INPUT DATA —
<file path="src/rtl/fact_ctrl_pkg.sv">
// Shared definitions for the factorial job sequencer.
//   state_t      : FSM state encodings, also published in status_reg[7:5]
//   ST_*         : bit positions inside status_reg
//   CT_*         : bit positions inside ctrl_reg
//   *_W          : widths of the status sub-fields
package fact_ctrl_pkg;

  typedef enum logic [2:0] {
    S_IDLE   = 3'd0,
    S_CHECK  = 3'd1,
    S_LAUNCH = 3'd2,
    S_WAIT   = 3'd3,
    S_DONE   = 3'd4,
    S_FAIL   = 3'd5
  } state_t;

  // status_reg layout
  localparam int unsigned ST_BUSY      = 0;
  localparam int unsigned ST_DONE      = 1;
  localparam int unsigned ST_ERR       = 2;
  localparam int unsigned ST_RANGE     = 3;
  localparam int unsigned ST_TMO       = 4;
  localparam int unsigned ST_STATE_LSB = 5;
  localparam int unsigned ST_CNT_LSB   = 8;
  localparam int unsigned ST_LAT_LSB   = 16;

  // ctrl_reg layout
  localparam int unsigned CT_START = 0;
  localparam int unsigned CT_ABORT = 1;
  localparam int unsigned CT_N_LSB = 4;

  // status sub-field widths
  localparam int unsigned STATE_W   = 3;
  localparam int unsigned JOB_CNT_W = 8;
  localparam int unsigned LAT_W     = 16;

endpackage

</file>
<file path="src/rtl/fact_ctrl_timer.sv">
// Job latency counter with saturation and timeout detection.
//   clk, rst_n : clock, asynchronous active-low reset
//   clr        : restart the count at zero (asserted in the launch cycle)
//   en         : count one wait cycle
//   lat        : wait cycles elapsed including the current one, saturating
//   tmo        : current cycle is the last one allowed before timeout
module fact_ctrl_timer #(
  parameter int unsigned CNT_W       = 16,
  parameter int unsigned TIMEOUT_CYC = 1024
) (
  input  logic             clk,
  input  logic             rst_n,
  input  logic             clr,
  input  logic             en,
  output logic [CNT_W-1:0] lat,
  output logic             tmo
);

  localparam logic [CNT_W-1:0] CNT_ONE  = CNT_W'(1);
  localparam logic [CNT_W-1:0] TMO_LAST = CNT_W'(TIMEOUT_CYC - 1);

  logic [CNT_W-1:0] cnt;

  always_ff @(posedge clk or negedge rst_n) begin
    if (!rst_n) begin
      cnt <= '0;
    end else if (clr) begin
      cnt <= '0;
    end else if (en && (cnt != '1)) begin
      cnt <= cnt + CNT_ONE;
    end
  end

  // cnt holds the cycles already spent in WAIT, so the latency of a job
  // completing now is one more than that.
  always_comb begin
    lat = (cnt == '1) ? cnt : cnt + CNT_ONE;
    tmo = (cnt == TMO_LAST);
  end

endmodule

</file>
<file path="src/rtl/fact_job_ctrl.sv">
// Factorial job sequencer between the AXI register file and the datapath.
// Takes a start edge from ctrl_reg, range-checks n, launches one job, then
// waits for done/error/abort/timeout and reports the outcome.
//   sysclk, rst_n : clock, asynchronous active-low reset
//   ctrl_reg      : [0] start (edge), [1] abort (level, WAIT only), [7:4] n
//   dp_done/dp_err/dp_result : datapath completion, error, result
//   dp_go         : one-cycle launch pulse
//   dp_n          : operand, stable for the whole job
//   dp_clr        : one-cycle datapath clear on abort or timeout
//   result_reg    : last good result
//   status_reg    : busy, done, err, range_err, timeout, state, job_cnt,
//                   last_latency
//   irq           : one-cycle pulse at every job end
module fact_job_ctrl
  import fact_ctrl_pkg::*;
#(
  parameter int unsigned DATA_W      = 32,
  parameter int unsigned N_W         = 4,
  parameter int unsigned MAX_N       = 12,
  parameter int unsigned TIMEOUT_CYC = 1024
) (
  input  logic              sysclk,
  input  logic              rst_n,
  input  logic [DATA_W-1:0] ctrl_reg,
  input  logic              dp_done,
  input  logic              dp_err,
  input  logic [DATA_W-1:0] dp_result,
  output logic              dp_go,
  output logic [N_W-1:0]    dp_n,
  output logic              dp_clr,
  output logic [DATA_W-1:0] result_reg,
  output logic [DATA_W-1:0] status_reg,
  output logic              irq
);

  localparam logic [N_W-1:0]       N_LIMIT = N_W'(MAX_N);
  localparam logic [JOB_CNT_W-1:0] JOB_ONE = JOB_CNT_W'(1);

  state_t                state_q, state_d;
  logic                  start_q, start_rise;
  logic [N_W-1:0]        n_d;
  logic                  go_d, clr_d, irq_d;
  logic                  busy_q;
  logic                  done_q, done_d;
  logic                  err_q, err_d;
  logic                  rng_q, rng_d;
  logic                  tmo_q, tmo_d;
  logic [JOB_CNT_W-1:0]  job_cnt_q, job_cnt_d;
  logic [LAT_W-1:0]      lat_q, lat_d;
  logic [DATA_W-1:0]     result_d;
  logic [LAT_W-1:0]      tmr_lat;
  logic                  tmr_tmo;
  logic                  ctrl_unused;

  assign ctrl_unused = ^{ctrl_reg[DATA_W-1:CT_N_LSB+N_W], ctrl_reg[CT_N_LSB-1:CT_ABORT+1]};
  assign start_rise  = ctrl_reg[CT_START] & ~start_q;

  fact_ctrl_timer #(
    .CNT_W       (LAT_W),
    .TIMEOUT_CYC (TIMEOUT_CYC)
  ) u_timer (
    .clk   (sysclk),
    .rst_n (rst_n),
    .clr   (state_q == S_LAUNCH),
    .en    (state_q == S_WAIT),
    .lat   (tmr_lat),
    .tmo   (tmr_tmo)
  );

  // Outputs are registered: each action is computed from the current state
  // and lands on the edge leaving it, so dp_go is high during LAUNCH and irq
  // is high in the first IDLE cycle after DONE/FAIL.
  always_comb begin
    state_d   = state_q;
    n_d       = dp_n;
    go_d      = 1'b0;
    clr_d     = 1'b0;
    irq_d     = 1'b0;
    done_d    = done_q;
    err_d     = err_q;
    rng_d     = rng_q;
    tmo_d     = tmo_q;
    job_cnt_d = job_cnt_q;
    lat_d     = lat_q;
    result_d  = result_reg;

    case (state_q)
      S_IDLE: begin
        if (start_rise) begin
          n_d     = ctrl_reg[CT_N_LSB +: N_W];
          done_d  = 1'b0;
          err_d   = 1'b0;
          rng_d   = 1'b0;
          tmo_d   = 1'b0;
          state_d = S_CHECK;
        end
      end
      S_CHECK: begin
        if (dp_n > N_LIMIT) begin
          rng_d   = 1'b1;
          state_d = S_FAIL;
        end else begin
          go_d    = 1'b1;
          state_d = S_LAUNCH;
        end
      end
      S_LAUNCH: begin
        state_d = S_WAIT;
      end
      S_WAIT: begin
        // abort > error > done > timeout
        if (ctrl_reg[CT_ABORT]) begin
          clr_d   = 1'b1;
          state_d = S_FAIL;
        end else if (dp_err) begin
          err_d   = 1'b1;
          state_d = S_FAIL;
        end else if (dp_done) begin
          result_d = dp_result;
          lat_d    = tmr_lat;
          state_d  = S_DONE;
        end else if (tmr_tmo) begin
          tmo_d   = 1'b1;
          clr_d   = 1'b1;
          state_d = S_FAIL;
        end
      end
      S_DONE: begin
        done_d    = 1'b1;
        irq_d     = 1'b1;
        job_cnt_d = job_cnt_q + JOB_ONE;
        state_d   = S_IDLE;
      end
      S_FAIL: begin
        irq_d     = 1'b1;
        job_cnt_d = job_cnt_q + JOB_ONE;
        state_d   = S_IDLE;
      end
      default: begin
        state_d = S_IDLE;
      end
    endcase
  end

  always_ff @(posedge sysclk or negedge rst_n) begin
    if (!rst_n) begin
      state_q    <= S_IDLE;
      start_q    <= 1'b0;
      dp_n       <= '0;
      dp_go      <= 1'b0;
      dp_clr     <= 1'b0;
      irq        <= 1'b0;
      busy_q     <= 1'b0;
      done_q     <= 1'b0;
      err_q      <= 1'b0;
      rng_q      <= 1'b0;
      tmo_q      <= 1'b0;
      job_cnt_q  <= '0;
      lat_q      <= '0;
      result_reg <= '0;
    end else begin
      state_q    <= state_d;
      start_q    <= ctrl_reg[CT_START];
      dp_n       <= n_d;
      dp_go      <= go_d;
      dp_clr     <= clr_d;
      irq        <= irq_d;
      busy_q     <= (state_d != S_IDLE);
      done_q     <= done_d;
      err_q      <= err_d;
      rng_q      <= rng_d;
      tmo_q      <= tmo_d;
      job_cnt_q  <= job_cnt_d;
      lat_q      <= lat_d;
      result_reg <= result_d;
    end
  end

  always_comb begin
    status_reg                              = '0;
    status_reg[ST_BUSY]                     = busy_q;
    status_reg[ST_DONE]                     = done_q;
    status_reg[ST_ERR]                      = err_q;
    status_reg[ST_RANGE]                    = rng_q;
    status_reg[ST_TMO]                      = tmo_q;
    status_reg[ST_STATE_LSB +: STATE_W]     = state_q;
    status_reg[ST_CNT_LSB +: JOB_CNT_W]     = job_cnt_q;
    status_reg[ST_LAT_LSB +: LAT_W]         = lat_q;
  end

endmodule

</file>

ASSIGNMENT —
Give again, exactly as written, the lines running from the first line of the data above through the line that contains "localparam int unsigned ST_DONE".

EXERCISE SOLUTION —
<file path="src/rtl/fact_ctrl_pkg.sv">
// Shared definitions for the factorial job sequencer.
//   state_t      : FSM state encodings, also published in status_reg[7:5]
//   ST_*         : bit positions inside status_reg
//   CT_*         : bit positions inside ctrl_reg
//   *_W          : widths of the status sub-fields
package fact_ctrl_pkg;

  typedef enum logic [2:0] {
    S_IDLE   = 3'd0,
    S_CHECK  = 3'd1,
    S_LAUNCH = 3'd2,
    S_WAIT   = 3'd3,
    S_DONE   = 3'd4,
    S_FAIL   = 3'd5
  } state_t;

  // status_reg layout
  localparam int unsigned ST_BUSY      = 0;
  localparam int unsigned ST_DONE      = 1;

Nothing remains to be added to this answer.